Man saw Still Gates’ reluctance and intervened. “Let’s not be too progressive here. You can’t beat your wife to death sounds better. If you do it by accident you have to be forgiven by the government employee of the local book club, who somehow is magically closer connected to the great nation.”

Nero was writing a poem about a burning city, but stopped and got a smile on his face. “Wait a minute. Can all wrongdoers be forgiven that easily?”

“Only if they swear to never do it again and live for the good of the nation.” Amen said.

Still Gates had other concerns. “We need to do something about pacifism and anti-capitalism. Isn’t there a passage of accepting all other races, even the slaves we bring in? We have worked so hard to enforce a loathing of other races, so men working with the slaves will not feel empathy. Was it all for nothing?”

“Let’s downplay Roy’s dangerously progressive thoughts. Again, you’re forgetting we have monopoly on interpretation. We need to set up a system of government employees who teach the interpretation. They must have a certain education and only a few can become such an employee.”

“Women?” Peter asked.

Again the horrible silence filled the room. Still Gates thought about electing a new supreme leader. Man came to the attractive Peter’s aid. “No, not women of course. They are busy with cleaning, cooking and breathing.”

“Breathing?”

“Breeding –listen to my words. I think we need some bullet points. Why not a rule from each of us? Ten rules to follow, when in doubt. Let’s go around the table.”

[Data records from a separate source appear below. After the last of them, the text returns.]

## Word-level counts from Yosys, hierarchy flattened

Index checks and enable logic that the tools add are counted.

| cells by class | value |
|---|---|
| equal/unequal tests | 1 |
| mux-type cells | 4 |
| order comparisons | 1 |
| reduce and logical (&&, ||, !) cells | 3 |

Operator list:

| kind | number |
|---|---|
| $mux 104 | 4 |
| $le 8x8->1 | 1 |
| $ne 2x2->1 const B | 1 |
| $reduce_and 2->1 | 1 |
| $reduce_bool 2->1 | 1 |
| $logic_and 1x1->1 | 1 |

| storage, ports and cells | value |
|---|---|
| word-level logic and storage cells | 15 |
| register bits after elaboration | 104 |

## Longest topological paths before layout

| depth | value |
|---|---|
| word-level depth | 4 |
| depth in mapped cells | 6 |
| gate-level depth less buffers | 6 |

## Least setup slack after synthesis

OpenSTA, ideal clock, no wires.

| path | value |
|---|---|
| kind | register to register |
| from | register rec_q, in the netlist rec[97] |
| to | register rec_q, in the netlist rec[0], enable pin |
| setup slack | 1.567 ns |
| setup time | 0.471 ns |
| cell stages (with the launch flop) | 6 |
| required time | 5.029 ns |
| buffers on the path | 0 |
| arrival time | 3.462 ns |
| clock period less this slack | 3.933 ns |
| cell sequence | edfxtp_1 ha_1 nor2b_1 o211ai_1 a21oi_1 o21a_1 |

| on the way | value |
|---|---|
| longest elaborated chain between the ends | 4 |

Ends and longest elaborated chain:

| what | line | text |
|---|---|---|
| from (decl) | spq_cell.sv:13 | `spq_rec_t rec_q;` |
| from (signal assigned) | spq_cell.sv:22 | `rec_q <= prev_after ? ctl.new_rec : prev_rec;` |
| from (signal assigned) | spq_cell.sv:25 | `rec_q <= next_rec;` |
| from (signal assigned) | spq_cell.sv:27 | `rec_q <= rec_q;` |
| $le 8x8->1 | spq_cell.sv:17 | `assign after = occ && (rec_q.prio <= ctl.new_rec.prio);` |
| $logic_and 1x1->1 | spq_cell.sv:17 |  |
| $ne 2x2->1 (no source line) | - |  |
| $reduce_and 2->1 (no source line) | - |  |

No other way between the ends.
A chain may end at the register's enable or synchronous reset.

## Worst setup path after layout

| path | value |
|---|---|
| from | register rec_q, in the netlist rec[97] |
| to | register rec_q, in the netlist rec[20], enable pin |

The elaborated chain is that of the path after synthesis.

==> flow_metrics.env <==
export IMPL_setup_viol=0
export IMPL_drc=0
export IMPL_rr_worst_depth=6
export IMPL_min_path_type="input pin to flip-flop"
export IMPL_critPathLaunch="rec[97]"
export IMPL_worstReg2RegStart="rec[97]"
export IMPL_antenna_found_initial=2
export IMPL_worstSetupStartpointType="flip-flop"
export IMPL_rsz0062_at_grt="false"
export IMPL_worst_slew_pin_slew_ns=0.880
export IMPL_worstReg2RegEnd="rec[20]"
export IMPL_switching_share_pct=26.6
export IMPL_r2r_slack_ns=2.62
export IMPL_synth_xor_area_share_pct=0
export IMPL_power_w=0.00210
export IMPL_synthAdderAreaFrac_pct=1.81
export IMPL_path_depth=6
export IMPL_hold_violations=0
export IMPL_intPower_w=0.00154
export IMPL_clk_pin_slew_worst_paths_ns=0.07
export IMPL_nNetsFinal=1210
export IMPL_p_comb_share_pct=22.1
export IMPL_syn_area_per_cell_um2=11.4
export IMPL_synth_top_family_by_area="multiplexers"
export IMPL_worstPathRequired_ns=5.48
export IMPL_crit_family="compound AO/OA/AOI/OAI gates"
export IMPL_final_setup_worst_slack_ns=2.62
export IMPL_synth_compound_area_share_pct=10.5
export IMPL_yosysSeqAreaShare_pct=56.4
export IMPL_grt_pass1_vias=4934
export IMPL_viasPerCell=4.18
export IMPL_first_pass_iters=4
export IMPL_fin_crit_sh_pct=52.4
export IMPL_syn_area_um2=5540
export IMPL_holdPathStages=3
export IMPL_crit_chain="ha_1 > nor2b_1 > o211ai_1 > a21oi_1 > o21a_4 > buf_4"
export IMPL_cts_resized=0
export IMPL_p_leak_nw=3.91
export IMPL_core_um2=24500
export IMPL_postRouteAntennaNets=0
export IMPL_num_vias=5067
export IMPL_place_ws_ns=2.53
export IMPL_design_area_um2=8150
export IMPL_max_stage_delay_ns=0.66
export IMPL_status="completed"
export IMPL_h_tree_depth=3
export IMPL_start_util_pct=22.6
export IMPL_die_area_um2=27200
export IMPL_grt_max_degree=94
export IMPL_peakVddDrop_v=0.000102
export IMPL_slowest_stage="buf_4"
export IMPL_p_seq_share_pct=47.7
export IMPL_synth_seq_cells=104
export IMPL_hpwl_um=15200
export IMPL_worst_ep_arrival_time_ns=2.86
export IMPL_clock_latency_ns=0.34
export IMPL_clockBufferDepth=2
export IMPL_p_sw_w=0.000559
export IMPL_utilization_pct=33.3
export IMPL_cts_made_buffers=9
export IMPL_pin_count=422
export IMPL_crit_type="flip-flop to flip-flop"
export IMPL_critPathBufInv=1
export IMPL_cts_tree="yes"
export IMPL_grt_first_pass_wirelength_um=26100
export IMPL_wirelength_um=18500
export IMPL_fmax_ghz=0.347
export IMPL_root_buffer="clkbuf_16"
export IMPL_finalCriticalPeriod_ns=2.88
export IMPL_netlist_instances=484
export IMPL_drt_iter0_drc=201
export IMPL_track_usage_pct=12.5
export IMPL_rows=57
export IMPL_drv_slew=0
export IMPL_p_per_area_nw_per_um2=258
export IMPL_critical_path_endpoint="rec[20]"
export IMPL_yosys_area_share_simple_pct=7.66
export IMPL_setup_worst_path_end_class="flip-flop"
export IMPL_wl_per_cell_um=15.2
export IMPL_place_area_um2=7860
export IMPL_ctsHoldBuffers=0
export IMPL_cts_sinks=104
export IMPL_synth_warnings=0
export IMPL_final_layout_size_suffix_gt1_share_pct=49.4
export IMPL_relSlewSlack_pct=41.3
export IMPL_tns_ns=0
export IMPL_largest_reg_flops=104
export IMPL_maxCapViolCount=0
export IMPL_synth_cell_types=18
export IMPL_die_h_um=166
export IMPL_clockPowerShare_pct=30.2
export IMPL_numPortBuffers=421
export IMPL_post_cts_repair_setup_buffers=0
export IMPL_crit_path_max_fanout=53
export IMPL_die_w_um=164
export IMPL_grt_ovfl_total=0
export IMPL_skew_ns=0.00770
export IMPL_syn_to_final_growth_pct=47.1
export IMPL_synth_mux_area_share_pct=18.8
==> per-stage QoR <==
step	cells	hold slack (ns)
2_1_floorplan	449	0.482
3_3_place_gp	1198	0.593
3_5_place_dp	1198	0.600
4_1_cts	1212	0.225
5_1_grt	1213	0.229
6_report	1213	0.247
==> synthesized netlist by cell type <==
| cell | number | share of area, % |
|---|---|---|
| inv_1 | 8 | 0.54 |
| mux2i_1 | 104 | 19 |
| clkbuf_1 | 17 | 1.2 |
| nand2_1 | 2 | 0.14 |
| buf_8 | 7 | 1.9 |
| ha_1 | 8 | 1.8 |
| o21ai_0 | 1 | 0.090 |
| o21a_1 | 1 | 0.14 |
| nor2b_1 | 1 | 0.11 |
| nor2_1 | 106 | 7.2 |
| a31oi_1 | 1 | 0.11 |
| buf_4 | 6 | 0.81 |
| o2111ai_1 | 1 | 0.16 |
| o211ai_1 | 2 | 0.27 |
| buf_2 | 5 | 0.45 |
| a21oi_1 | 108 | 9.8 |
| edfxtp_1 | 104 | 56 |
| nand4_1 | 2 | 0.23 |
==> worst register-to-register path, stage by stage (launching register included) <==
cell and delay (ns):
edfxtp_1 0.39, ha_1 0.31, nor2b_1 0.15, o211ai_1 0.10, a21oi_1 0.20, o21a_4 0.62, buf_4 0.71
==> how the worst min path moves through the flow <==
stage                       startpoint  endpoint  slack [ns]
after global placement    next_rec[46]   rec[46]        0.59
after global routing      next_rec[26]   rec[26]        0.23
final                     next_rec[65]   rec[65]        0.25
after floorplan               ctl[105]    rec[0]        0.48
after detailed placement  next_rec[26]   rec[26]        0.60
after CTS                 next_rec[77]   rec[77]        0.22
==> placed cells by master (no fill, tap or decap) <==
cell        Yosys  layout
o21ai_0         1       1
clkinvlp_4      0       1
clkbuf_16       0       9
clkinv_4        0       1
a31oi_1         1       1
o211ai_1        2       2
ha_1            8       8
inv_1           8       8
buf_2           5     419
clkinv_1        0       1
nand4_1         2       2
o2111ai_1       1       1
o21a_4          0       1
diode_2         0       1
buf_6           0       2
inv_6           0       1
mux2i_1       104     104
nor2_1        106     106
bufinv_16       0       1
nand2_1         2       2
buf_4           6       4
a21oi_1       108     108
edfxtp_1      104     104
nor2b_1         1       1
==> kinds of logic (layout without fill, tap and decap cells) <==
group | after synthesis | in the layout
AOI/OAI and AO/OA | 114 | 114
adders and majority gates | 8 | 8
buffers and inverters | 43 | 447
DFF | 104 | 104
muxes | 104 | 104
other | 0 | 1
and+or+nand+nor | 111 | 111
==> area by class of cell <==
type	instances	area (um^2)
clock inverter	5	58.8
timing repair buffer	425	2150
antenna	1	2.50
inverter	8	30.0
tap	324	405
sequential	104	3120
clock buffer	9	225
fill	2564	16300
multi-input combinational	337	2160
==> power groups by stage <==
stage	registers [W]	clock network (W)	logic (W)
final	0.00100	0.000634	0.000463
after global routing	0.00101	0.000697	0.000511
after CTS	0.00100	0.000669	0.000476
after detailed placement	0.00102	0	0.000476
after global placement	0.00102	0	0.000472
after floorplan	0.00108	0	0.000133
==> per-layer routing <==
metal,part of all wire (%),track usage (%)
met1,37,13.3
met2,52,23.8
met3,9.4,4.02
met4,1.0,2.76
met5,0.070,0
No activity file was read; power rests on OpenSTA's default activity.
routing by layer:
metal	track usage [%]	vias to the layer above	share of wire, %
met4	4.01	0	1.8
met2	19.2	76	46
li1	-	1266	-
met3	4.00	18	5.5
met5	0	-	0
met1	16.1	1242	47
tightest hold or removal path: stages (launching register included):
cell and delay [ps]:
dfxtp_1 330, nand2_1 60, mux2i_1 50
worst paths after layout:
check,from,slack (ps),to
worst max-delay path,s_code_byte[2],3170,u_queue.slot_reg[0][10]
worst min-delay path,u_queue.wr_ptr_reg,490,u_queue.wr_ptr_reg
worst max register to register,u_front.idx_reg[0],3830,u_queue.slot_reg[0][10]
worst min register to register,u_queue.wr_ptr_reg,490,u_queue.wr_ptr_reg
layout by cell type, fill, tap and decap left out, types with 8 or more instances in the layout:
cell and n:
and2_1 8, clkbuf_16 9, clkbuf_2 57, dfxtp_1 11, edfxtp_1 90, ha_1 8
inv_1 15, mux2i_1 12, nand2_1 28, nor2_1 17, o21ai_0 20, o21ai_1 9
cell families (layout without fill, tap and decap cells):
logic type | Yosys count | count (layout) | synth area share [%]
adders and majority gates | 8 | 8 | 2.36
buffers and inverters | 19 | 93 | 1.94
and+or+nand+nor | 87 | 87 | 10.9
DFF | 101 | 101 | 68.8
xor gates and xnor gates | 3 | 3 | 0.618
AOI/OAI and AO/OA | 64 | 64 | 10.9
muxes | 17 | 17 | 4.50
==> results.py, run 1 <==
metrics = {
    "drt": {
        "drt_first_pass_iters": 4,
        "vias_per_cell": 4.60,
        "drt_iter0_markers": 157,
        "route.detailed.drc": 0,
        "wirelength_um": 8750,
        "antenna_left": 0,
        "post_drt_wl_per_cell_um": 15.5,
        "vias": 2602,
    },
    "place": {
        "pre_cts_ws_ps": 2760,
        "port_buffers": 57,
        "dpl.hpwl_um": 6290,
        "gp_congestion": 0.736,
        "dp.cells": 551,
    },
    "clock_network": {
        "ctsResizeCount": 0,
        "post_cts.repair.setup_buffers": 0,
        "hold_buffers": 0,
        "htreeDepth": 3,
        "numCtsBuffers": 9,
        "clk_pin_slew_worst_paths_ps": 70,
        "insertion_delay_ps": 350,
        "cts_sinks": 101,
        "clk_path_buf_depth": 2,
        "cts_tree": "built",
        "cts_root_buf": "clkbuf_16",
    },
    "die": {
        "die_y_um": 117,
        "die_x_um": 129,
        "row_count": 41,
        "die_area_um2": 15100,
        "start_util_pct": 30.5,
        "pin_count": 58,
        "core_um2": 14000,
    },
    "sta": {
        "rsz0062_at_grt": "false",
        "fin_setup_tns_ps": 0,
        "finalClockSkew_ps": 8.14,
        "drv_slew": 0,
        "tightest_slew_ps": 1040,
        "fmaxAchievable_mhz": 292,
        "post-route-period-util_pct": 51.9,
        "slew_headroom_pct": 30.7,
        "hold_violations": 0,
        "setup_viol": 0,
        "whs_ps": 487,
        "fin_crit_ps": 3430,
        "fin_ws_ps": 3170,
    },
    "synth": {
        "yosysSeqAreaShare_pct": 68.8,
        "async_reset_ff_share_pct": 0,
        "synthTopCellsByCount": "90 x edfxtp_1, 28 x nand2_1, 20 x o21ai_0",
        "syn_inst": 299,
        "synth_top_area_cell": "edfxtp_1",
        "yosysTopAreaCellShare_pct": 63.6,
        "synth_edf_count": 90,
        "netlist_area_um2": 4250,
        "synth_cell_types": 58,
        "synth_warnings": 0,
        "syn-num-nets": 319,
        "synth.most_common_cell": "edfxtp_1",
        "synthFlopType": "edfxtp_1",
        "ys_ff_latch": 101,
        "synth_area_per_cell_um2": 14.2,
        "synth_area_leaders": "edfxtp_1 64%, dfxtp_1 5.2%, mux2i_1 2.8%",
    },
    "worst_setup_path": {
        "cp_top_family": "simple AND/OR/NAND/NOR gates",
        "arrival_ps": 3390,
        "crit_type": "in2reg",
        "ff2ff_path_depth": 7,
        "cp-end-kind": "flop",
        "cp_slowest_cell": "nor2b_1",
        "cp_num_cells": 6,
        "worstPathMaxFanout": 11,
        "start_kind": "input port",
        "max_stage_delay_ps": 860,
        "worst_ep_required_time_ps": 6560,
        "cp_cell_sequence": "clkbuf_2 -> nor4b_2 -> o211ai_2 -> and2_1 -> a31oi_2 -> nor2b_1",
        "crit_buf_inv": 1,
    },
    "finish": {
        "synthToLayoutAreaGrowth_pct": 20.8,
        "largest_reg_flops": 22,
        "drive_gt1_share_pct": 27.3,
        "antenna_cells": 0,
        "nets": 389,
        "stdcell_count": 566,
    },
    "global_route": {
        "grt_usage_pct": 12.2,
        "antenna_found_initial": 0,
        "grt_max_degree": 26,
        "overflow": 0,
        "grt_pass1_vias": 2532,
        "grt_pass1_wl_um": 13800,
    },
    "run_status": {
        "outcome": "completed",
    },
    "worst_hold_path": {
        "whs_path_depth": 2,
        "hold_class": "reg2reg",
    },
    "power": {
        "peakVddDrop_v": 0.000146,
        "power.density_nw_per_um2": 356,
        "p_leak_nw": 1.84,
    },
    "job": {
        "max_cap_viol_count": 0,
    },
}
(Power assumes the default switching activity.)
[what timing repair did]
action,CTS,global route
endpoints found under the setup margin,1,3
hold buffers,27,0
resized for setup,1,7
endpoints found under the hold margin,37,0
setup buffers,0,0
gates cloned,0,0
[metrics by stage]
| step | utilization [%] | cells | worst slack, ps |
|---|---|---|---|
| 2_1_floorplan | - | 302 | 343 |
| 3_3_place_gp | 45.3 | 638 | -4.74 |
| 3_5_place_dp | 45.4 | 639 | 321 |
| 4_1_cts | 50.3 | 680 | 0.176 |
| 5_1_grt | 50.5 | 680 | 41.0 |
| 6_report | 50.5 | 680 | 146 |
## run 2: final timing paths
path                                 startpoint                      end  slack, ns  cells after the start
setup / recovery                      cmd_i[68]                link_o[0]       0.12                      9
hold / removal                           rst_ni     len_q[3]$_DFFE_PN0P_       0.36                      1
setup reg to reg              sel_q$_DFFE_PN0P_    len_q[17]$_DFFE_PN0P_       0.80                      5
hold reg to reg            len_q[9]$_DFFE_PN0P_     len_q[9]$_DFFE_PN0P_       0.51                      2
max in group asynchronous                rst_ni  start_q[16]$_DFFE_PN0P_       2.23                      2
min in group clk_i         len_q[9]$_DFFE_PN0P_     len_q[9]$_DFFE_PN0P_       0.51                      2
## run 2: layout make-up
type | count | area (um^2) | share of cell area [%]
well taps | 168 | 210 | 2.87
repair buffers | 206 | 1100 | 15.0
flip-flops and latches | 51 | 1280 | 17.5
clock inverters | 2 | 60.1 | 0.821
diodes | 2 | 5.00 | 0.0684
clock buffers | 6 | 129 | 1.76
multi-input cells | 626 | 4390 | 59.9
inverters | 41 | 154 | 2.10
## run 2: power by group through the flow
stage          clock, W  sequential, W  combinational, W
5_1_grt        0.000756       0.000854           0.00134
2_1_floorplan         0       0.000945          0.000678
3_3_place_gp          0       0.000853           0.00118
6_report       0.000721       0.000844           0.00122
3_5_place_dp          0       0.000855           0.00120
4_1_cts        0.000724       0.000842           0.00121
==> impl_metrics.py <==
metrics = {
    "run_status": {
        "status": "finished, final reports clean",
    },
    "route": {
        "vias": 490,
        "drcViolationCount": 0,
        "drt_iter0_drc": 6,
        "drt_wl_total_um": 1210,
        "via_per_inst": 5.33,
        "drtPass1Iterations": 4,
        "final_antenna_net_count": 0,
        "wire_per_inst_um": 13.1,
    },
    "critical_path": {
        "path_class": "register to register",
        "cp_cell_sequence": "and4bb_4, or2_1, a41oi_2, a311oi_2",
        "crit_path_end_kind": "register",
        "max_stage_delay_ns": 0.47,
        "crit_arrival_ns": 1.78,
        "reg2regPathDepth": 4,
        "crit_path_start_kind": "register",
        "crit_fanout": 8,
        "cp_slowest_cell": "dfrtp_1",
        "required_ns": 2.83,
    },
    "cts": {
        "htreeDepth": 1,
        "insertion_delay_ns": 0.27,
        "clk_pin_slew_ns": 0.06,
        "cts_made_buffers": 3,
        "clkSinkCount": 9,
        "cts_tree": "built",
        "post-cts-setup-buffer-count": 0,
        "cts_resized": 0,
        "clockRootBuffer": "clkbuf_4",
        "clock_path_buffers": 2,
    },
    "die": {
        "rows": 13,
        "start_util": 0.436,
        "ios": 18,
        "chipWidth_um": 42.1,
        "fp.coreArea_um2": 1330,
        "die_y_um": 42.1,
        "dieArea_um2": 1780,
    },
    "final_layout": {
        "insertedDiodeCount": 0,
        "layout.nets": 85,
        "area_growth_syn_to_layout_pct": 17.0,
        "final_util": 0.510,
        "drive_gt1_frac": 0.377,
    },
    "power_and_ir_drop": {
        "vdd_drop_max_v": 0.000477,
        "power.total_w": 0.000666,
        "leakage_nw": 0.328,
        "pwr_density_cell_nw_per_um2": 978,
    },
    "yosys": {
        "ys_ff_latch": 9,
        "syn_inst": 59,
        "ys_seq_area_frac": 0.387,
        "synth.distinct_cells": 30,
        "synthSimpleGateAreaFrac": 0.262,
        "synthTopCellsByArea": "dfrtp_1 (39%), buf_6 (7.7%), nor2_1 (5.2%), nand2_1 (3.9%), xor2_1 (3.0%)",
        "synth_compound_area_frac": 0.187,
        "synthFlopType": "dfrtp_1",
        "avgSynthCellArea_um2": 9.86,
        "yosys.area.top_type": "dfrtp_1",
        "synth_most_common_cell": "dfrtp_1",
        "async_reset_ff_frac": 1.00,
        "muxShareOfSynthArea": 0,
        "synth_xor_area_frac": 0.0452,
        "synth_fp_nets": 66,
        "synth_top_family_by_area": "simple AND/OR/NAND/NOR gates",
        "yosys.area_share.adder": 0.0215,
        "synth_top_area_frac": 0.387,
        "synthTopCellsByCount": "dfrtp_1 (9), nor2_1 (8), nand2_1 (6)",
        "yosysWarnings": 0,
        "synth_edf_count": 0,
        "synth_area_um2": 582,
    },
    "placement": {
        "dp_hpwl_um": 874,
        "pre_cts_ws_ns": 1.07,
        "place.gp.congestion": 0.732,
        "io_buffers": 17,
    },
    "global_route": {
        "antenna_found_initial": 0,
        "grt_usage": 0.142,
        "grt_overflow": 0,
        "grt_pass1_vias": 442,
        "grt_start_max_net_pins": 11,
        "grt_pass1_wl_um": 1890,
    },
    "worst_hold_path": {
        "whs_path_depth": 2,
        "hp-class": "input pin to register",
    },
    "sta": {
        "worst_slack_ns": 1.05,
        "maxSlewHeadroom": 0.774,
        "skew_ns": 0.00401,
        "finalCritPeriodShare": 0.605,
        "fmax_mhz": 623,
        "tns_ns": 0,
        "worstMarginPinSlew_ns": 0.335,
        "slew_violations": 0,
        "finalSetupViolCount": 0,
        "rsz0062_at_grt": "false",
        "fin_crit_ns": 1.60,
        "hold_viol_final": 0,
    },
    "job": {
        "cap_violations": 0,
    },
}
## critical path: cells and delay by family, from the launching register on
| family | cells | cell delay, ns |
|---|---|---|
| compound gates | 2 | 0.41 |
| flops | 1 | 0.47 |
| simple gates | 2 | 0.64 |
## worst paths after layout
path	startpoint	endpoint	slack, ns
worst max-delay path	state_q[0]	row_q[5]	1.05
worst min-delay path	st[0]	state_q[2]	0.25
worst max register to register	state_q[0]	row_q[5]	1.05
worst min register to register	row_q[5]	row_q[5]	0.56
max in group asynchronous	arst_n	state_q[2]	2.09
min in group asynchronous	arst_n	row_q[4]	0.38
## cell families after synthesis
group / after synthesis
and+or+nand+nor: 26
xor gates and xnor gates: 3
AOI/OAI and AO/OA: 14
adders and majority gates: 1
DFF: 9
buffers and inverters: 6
File: src/hdl/goertzel_tone_power.sv
// ----------------------------------------------------------------------------
// goertzel_tone_power
// single-bin goertzel detector with queue-style sample and result ports
// ----------------------------------------------------------------------------
// Each sample takes the update steps in the arithmetic back end, and passes
// the idle state first when the back end was idle: the coefficient product
// needs two passes through the one shared 25x25 multiplier, then a step for
// rounding, the accumulator update and saturation. The sample that closes a
// window is followed by the bin power sequence, in which the same multiplier
// produces the twelve partial products of the bin power, and by a state that
// loads the result register; the back end then returns to idle before
// it takes the next sample. A four-item input queue lets samples arrive while
// a window's power is being worked out, and a result register keeps the back
// end free while a result waits to be popped, as long as the next window is
// not yet complete.
// ----------------------------------------------------------------------------
module goertzel_tone_power #(
    parameter int MAX_WINDOW  = 4096,
    parameter int SAMPLE_BITS = 16
) (
    input  logic                              i_clk,
    input  logic                              i_rst_n,
    input  logic                              push,
    output logic                              full,
    input  logic signed [SAMPLE_BITS-1:0]     i_sample,
    output logic                              empty,
    input  logic                              pop,
    output logic [gtp_pkg::POWER_BITS-1:0]    o_bin_power,
    output logic                              o_overflow,
    input  logic                              i_cfg_we,
    input  logic [gtp_pkg::CFG_IDX_BITS-1:0]  i_cfg_idx,
    input  logic [gtp_pkg::CFG_DATA_BITS-1:0] i_cfg_wdata
);

    localparam int QW = SAMPLE_BITS + 1;

    logic signed [gtp_pkg::COEFF_BITS-1:0] r_tone_coeff;
    logic [gtp_pkg::WLEN_BITS-1:0]         r_window_length;
    logic                                  q_wr;
    logic                                  q_rd;
    logic [QW-1:0]                         q_wdata;
    logic [QW-1:0]                         q_rdata;
    gtp_pkg::t_q_stat                      q_stat;

    always_ff @(posedge i_clk) begin
        if (!i_rst_n) begin
            r_tone_coeff    <= '0;
            r_window_length <= gtp_pkg::WLEN_BITS'(gtp_pkg::WLEN_RESET);
        end else if (i_cfg_we) begin
            unique case (gtp_pkg::t_cfg_idx'(i_cfg_idx))
                gtp_pkg::CFG_TONE_COEFF: begin
                    r_tone_coeff <= i_cfg_wdata[gtp_pkg::COEFF_BITS-1:0];
                end
                gtp_pkg::CFG_WINDOW_LENGTH: begin
                    r_window_length <= i_cfg_wdata[gtp_pkg::WLEN_BITS-1:0];
                end
                default: begin
                    r_tone_coeff <= r_tone_coeff;
                end
            endcase
        end
    end

    gtp_front #(
        .MAX_WINDOW  (MAX_WINDOW),
        .SAMPLE_BITS (SAMPLE_BITS)
    ) u_front (
        .i_clk    (i_clk),
        .i_rst_n  (i_rst_n),
        .i_push   (push),
        .i_sample (i_sample),
        .i_wlen   (r_window_length),
        .i_q_stat (q_stat),
        .o_full   (full),
        .o_q_wr   (q_wr),
        .o_q_data (q_wdata)
    );

    gtp_fifo #(
        .WIDTH (QW),
        .DEPTH (4)
    ) u_fifo (
        .i_clk   (i_clk),
        .i_rst_n (i_rst_n),
        .i_wr    (q_wr),
        .i_wdata (q_wdata),
        .i_rd    (q_rd),
        .o_rdata (q_rdata),
        .o_stat  (q_stat)
    );

    gtp_back #(
        .SAMPLE_BITS (SAMPLE_BITS)
    ) u_back (
        .i_clk       (i_clk),
        .i_rst_n     (i_rst_n),
        .i_coeff     (r_tone_coeff),
        .i_q_data    (q_rdata),
        .i_q_stat    (q_stat),
        .o_q_rd      (q_rd),
        .i_pop       (pop),
        .o_empty     (empty),
        .o_bin_power (o_bin_power),
        .o_overflow  (o_overflow)
    );

endmodule

File: config.mk
export PLATFORM = sky130hd
export DESIGN_NAME = goertzel_tone_power
export DESIGN_NICKNAME = d
export VERILOG_FILES = /design/src/hdl/gtp_pkg.sv /design/src/hdl/gtp_fifo.sv /design/src/hdl/gtp_front.sv /design/src/hdl/gtp_mul.sv /design/src/hdl/gtp_back.sv /design/src/hdl/goertzel_tone_power.sv
export SDC_FILE = /design/constraint.sdc
export NUM_CORES = 2
export LEC_CHECK = 0
export ABC_AREA = 1
export BUFFER_PORTS_ARGS = -buffer_cell sky130_fd_sc_hd__clkbuf_2
export CAP_MARGIN = 20
export CORE_MARGIN = 1.5
export CORE_UTILIZATION = 55
export CTS_CLUSTER_DIAMETER = 60
export CTS_CLUSTER_SIZE = 12
export DETAILED_ROUTE_END_ITERATION = 16
export GPL_ROUTABILITY_DRIVEN = 0
export PLACE_DENSITY = 0.72
export SYNTH_ARGS = -nofsm -noshare
export SYNTH_HDL_FRONTEND = slang
export SYNTH_HIERARCHICAL = 1
export SYNTH_SLANG_ARGS = --single-unit
File: constraint.sdc
create_clock -name i_clk -period 16.81 [get_ports i_clk]
set_input_delay 0.8405 -clock i_clk [delete_from_list [all_inputs] [get_ports i_clk]]
set_output_delay 0.8405 -clock i_clk [all_outputs]
set_load 0.05 [all_outputs]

Amen had a concern about a lack of such ‘Ten Rules’ in the book. As previously mentioned, he had read it. Man explained that they could easily find support for whatever ten rules they wanted or just work them in here and there.

They started with an easy rule. The book is from the great nation which is master of you, the reader. The other leaders agreed. It was a good start. Still Gates was still concerned about anti-capitalism so he suggested a rule based on not stealing. Man suggested a rule on never having any other languages, which they reworked to no other nations, only this great nation. Nero continued on the theme. There shouldn’t be allowed maps of other countries. Not a single image in their honor. Another rule came from the next leader. You shouldn’t bad mouth this great nation. Also you shall never question authority, which they reworked to honor your father, which they added an appendix in cursive to: ‘and mother’. Six rules already. Five of them had to do with authority and the other about ownership.

Still Gates gave Peter the rule he was supposed to say, but he mixed up his words. Peter said you shouldn’t commit adultery, but Still Gates really meant that people shouldn’t stop buying and eating his chickens. You shouldn’t omit poultry. Man and Amen thought it was a good idea. Their concern was for the women. Well obviously not for them, but for them not liking the book.

Still Gates objected to the suggestion of having a rule not to kill. “How would soldiers fare in war if they couldn’t kill? They shouldn’t even hesitate. Do as ordered without a single independent thought.”

However the leaders agreed to still keep such a peaceful rule in there. A lot of book club killings concerned them. The cost of labor rose! The rule was to be interpreted as no unnecessary killings, which meant only to kill when told to. Also a rule about not lying about killing was added, which was reworked into simply not lying.

Still Gates added the last rule. He didn’t care that it wasn’t his turn. The other leaders were just extras and didn’t even get names in this history journal. The last rule was about not stealing again, but in different words; you shouldn’t even think about stealing. They were all satisfied. A great work day, they thought.

They looked at the minister of culture and told him: “You did well today… Amen.”